Flowers show when certain foods are ready and when animals are moving. They signal the time for gathering bush fruits, digging for bush potatoes, collecting honey, and hunting goanna, turkey, and other animals that become fat after the rains. The colours used in this painting reflect the bright and subtle beauty of seasonal flowers — yellows, pinks, purples, and whites scattered across bold desert tones and deep coastal blues.

Name: Bibianna Tumbler


Language: Juwaliny


Community: Bidyadanga


Biography:

“I was born at La Grange at the old hospital. I grew up there and have been there all my life with my parents. I started painting in 2015. What inspired me the most is the way the old people used to tell me stories about their Country and their families’ background. When they used to paint, they used the colours to represent the land, seas, flowers, animals and other things.”
– Bibianna Tumbler

Bibianna’s paintings often depict her Grandfather’s Country in the Great Sandy Desert, showing red desert sands, waterholes, wildflowers, and bush foods such as kumpaja (bush nuts).
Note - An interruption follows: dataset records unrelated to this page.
### src/rtl/ecc_sort_pkg.sv
package ecc_sort_pkg;

   localparam int SYN_W   = 7;
   localparam int DATA_W  = 32;
   localparam int MULTI_N = 25;
   localparam int POS_W   = 5;

   typedef enum logic [2:0] {
      CLS_INVALID = 3'd0,
      CLS_NONE    = 3'd1,
      CLS_DATA    = 3'd2,
      CLS_CHECK   = 3'd3,
      CLS_UNKNOWN = 3'd4,
      CLS_DOUBLE  = 3'd5,
      CLS_MULTI   = 3'd6
   } cls_e;

   // Syndrome produced by a flip of data bit idx
   function automatic logic [SYN_W-1:0] data_code(input int idx);
      case (idx)
         0:  return 7'h4F;  1:  return 7'h4A;  2:  return 7'h52;  3:  return 7'h54;
         4:  return 7'h57;  5:  return 7'h58;  6:  return 7'h5B;  7:  return 7'h5D;
         8:  return 7'h23;  9:  return 7'h25;  10: return 7'h26;  11: return 7'h29;
         12: return 7'h2A;  13: return 7'h2C;  14: return 7'h31;  15: return 7'h34;
         16: return 7'h0E;  17: return 7'h0B;  18: return 7'h13;  19: return 7'h15;
         20: return 7'h16;  21: return 7'h19;  22: return 7'h1A;  23: return 7'h1C;
         24: return 7'h62;  25: return 7'h64;  26: return 7'h67;  27: return 7'h68;
         28: return 7'h6B;  29: return 7'h6D;  30: return 7'h70;  31: return 7'h75;
         default: return 7'h00;
      endcase
   endfunction

   // Syndromes reachable only through several flipped bits
   function automatic logic [SYN_W-1:0] multi_code(input int idx);
      case (idx)
         0:  return 7'h07;  1:  return 7'h0D;  2:  return 7'h1F;  3:  return 7'h2F;
         4:  return 7'h32;  5:  return 7'h37;  6:  return 7'h38;  7:  return 7'h3B;
         8:  return 7'h3D;  9:  return 7'h3E;  10: return 7'h43;  11: return 7'h45;
         12: return 7'h46;  13: return 7'h49;  14: return 7'h4C;  15: return 7'h51;
         16: return 7'h5E;  17: return 7'h61;  18: return 7'h6E;  19: return 7'h73;
         20: return 7'h76;  21: return 7'h79;  22: return 7'h7A;  23: return 7'h7C;
         24: return 7'h7F;
         default: return 7'h00;
      endcase
   endfunction

endpackage

### src/rtl/ecc_multi_match.sv
module ecc_multi_match
   import ecc_sort_pkg::*;
#(
   parameter int W = SYN_W,
   parameter int N = MULTI_N
) (
   input  logic [W-1:0] syndrome,
   output logic         hit
);
   if (N < 1) begin : g_bad_n
      $error("ecc_multi_match: N must be positive");
   end

   logic [N-1:0] eq_vec;

   for (genvar i = 0; i < N; i++) begin : g_cmp
      localparam logic [W-1:0] CODE = W'(multi_code(i));
      assign eq_vec[i] = (syndrome == CODE);
   end

   assign hit = |eq_vec;
endmodule

### src/rtl/ecc_data_locate.sv
module ecc_data_locate
   import ecc_sort_pkg::*;
#(
   parameter int W     = SYN_W,
   parameter int NBITS = DATA_W,
   parameter int PW    = POS_W
) (
   input  logic [W-1:0]  syndrome,
   output logic          hit,
   output logic [PW-1:0] index
);
   if (PW < $clog2(NBITS)) begin : g_bad_pw
      $error("ecc_data_locate: PW too narrow for NBITS");
   end

   logic [NBITS-1:0] eq_vec;

   for (genvar i = 0; i < NBITS; i++) begin : g_cmp
      localparam logic [W-1:0] CODE = W'(data_code(i));
      assign eq_vec[i] = (syndrome == CODE);
   end

   // Codes are distinct, so an OR encoder is enough
   always_comb begin
      index = '0;
      for (int i = 0; i < NBITS; i++) begin
         if (eq_vec[i]) index = index | PW'(i);
      end
   end

   assign hit = |eq_vec;
endmodule

### src/rtl/ecc_check_locate.sv
module ecc_check_locate #(
   parameter int W       = 7,
   parameter int PW      = 5,
   parameter int XPOS    = 31,
   parameter bit XREPORT = 1'b1
) (
   input  logic [W-1:0]  syndrome,
   output logic          hit,
   output logic [PW-1:0] index
);
   localparam logic [W-1:0] ONE = W'(1);

   if (XPOS >= (1 << PW)) begin : g_bad_xpos
      $error("ecc_check_locate: XPOS does not fit in PW bits");
   end

   logic single_one;
   assign single_one = (syndrome != '0) && ((syndrome & (syndrome - ONE)) == '0);

   logic [PW-1:0] shifted;
   assign shifted = PW'(syndrome >> 2);

   if (XREPORT) begin : g_xpos_code
      assign index = (syndrome == ONE) ? PW'(XPOS) : shifted;
   end else begin : g_xpos_plain
      assign index = shifted;
   end

   assign hit = single_one;
endmodule

### src/rtl/ecc_syndrome_sorter.sv
module ecc_syndrome_sorter
   import ecc_sort_pkg::*;
#(
   parameter int SW   = SYN_W,
   parameter int PW   = POS_W,
   parameter int XPOS = 31
) (
   input  logic          clk,
   input  logic          rst_n,
   input  logic          in_valid,
   input  logic          syn_valid,
   input  logic          single_hint,
   input  logic [6:0]    syndrome,
   output logic          out_valid,
   output logic [2:0]    class_code,
   output logic [4:0]    position,
   output logic          pos_is_check,
   output logic          scrub_req
);
   if (SW != 7) begin : g_bad_sw
      $error("ecc_syndrome_sorter: code tables assume a 7-bit syndrome");
   end
   if (PW != 5) begin : g_bad_pw
      $error("ecc_syndrome_sorter: position port is 5 bits");
   end

   logic          multi_hit;
   logic          data_hit;
   logic          chk_hit;
   logic [PW-1:0] data_idx;
   logic [PW-1:0] chk_idx;

   ecc_multi_match #(.W(SW), .N(MULTI_N)) u_multi (
      .syndrome (syndrome),
      .hit      (multi_hit)
   );

   ecc_data_locate #(.W(SW), .NBITS(DATA_W), .PW(PW)) u_data (
      .syndrome (syndrome),
      .hit      (data_hit),
      .index    (data_idx)
   );

   ecc_check_locate #(.W(SW), .PW(PW), .XPOS(XPOS), .XREPORT(1'b1)) u_check (
      .syndrome (syndrome),
      .hit      (chk_hit),
      .index    (chk_idx)
   );

   cls_e          cls_d;
   logic [PW-1:0] pos_d;
   logic          chk_d;
   logic          scrub_d;

   // Priority chain: validity, multi set, zero, hint, then location
   always_comb begin
      cls_d = CLS_INVALID;
      pos_d = '0;
      chk_d = 1'b0;
      if (!syn_valid) begin
         cls_d = CLS_INVALID;
      end else if (multi_hit) begin
         cls_d = CLS_MULTI;
      end else if (syndrome == '0) begin
         cls_d = CLS_NONE;
      end else if (!single_hint) begin
         cls_d = CLS_DOUBLE;
      end else if (chk_hit) begin
         cls_d = CLS_CHECK;
         pos_d = chk_idx;
         chk_d = 1'b1;
      end else if (data_hit) begin
         cls_d = CLS_DATA;
         pos_d = data_idx;
      end else begin
         cls_d = CLS_UNKNOWN;
      end
   end

   assign scrub_d = (cls_d == CLS_DATA) || (cls_d == CLS_CHECK) || (cls_d == CLS_UNKNOWN);

   always_ff @(posedge clk) begin
      if (!rst_n) begin
         out_valid    <= 1'b0;
         scrub_req    <= 1'b0;
         class_code   <= CLS_INVALID;
         position     <= '0;
         pos_is_check <= 1'b0;
      end else begin
         out_valid <= in_valid;
         scrub_req <= in_valid & scrub_d;
         if (in_valid) begin
            class_code   <= cls_d;
            position     <= pos_d;
            pos_is_check <= chk_d;
         end
      end
   end
endmodule

### config.mk
export PLATFORM = sky130hd
export DESIGN_NAME = ecc_syndrome_sorter
export DESIGN_NICKNAME = d
export VERILOG_FILES = /design/src/rtl/ecc_sort_pkg.sv /design/src/rtl/ecc_multi_match.sv /design/src/rtl/ecc_data_locate.sv /design/src/rtl/ecc_check_locate.sv /design/src/rtl/ecc_syndrome_sorter.sv
export SDC_FILE = /design/constraint.sdc
export NUM_CORES = 1
export LEC_CHECK = 0
export BUFFER_PORTS_ARGS = -buffer_cell sky130_fd_sc_hd__buf_4
export CORE_MARGIN = 10
export CORE_UTILIZATION = 25
export CTS_BUF_LIST = sky130_fd_sc_hd__clkbuf_16
export DETAILED_ROUTE_END_ITERATION = 16
export GPL_TIMING_DRIVEN = 0
export SKIP_CTS_REPAIR_TIMING = 1
export SYNTH_ARGS = -nofsm -noshare
export SYNTH_HDL_FRONTEND = slang
export SYNTH_SLANG_ARGS = --single-unit
export TNS_END_PERCENT = 5
### constraint.sdc
create_clock -name clk -period 2.55 [get_ports clk]
set_clock_uncertainty 0.05 [all_clocks]
set_input_delay 0.3825 -clock clk [delete_from_list [all_inputs] [get_ports clk]]
set_output_delay 0.3825 -clock clk [all_outputs]
set_load 0.1 [all_outputs]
Her works carry the memory of ancestors walking the desert, searching for bush tucker and water, and reflect the colours of both desert and sea. She began painting in 2015 and continues to share the stories passed down by her Elders through her detailed use of line, colour, and circle motifs.

Her talent has been recognised across the Kimberley. In 2025, Bibianna won the Indigenous Art Award at the Shinju Art Award in Broome and the Kimberley Art and Photography Prize in Derby.

“Through storytelling and painting about Grandfather or Grandmother’s Country, I can help teach future generations.”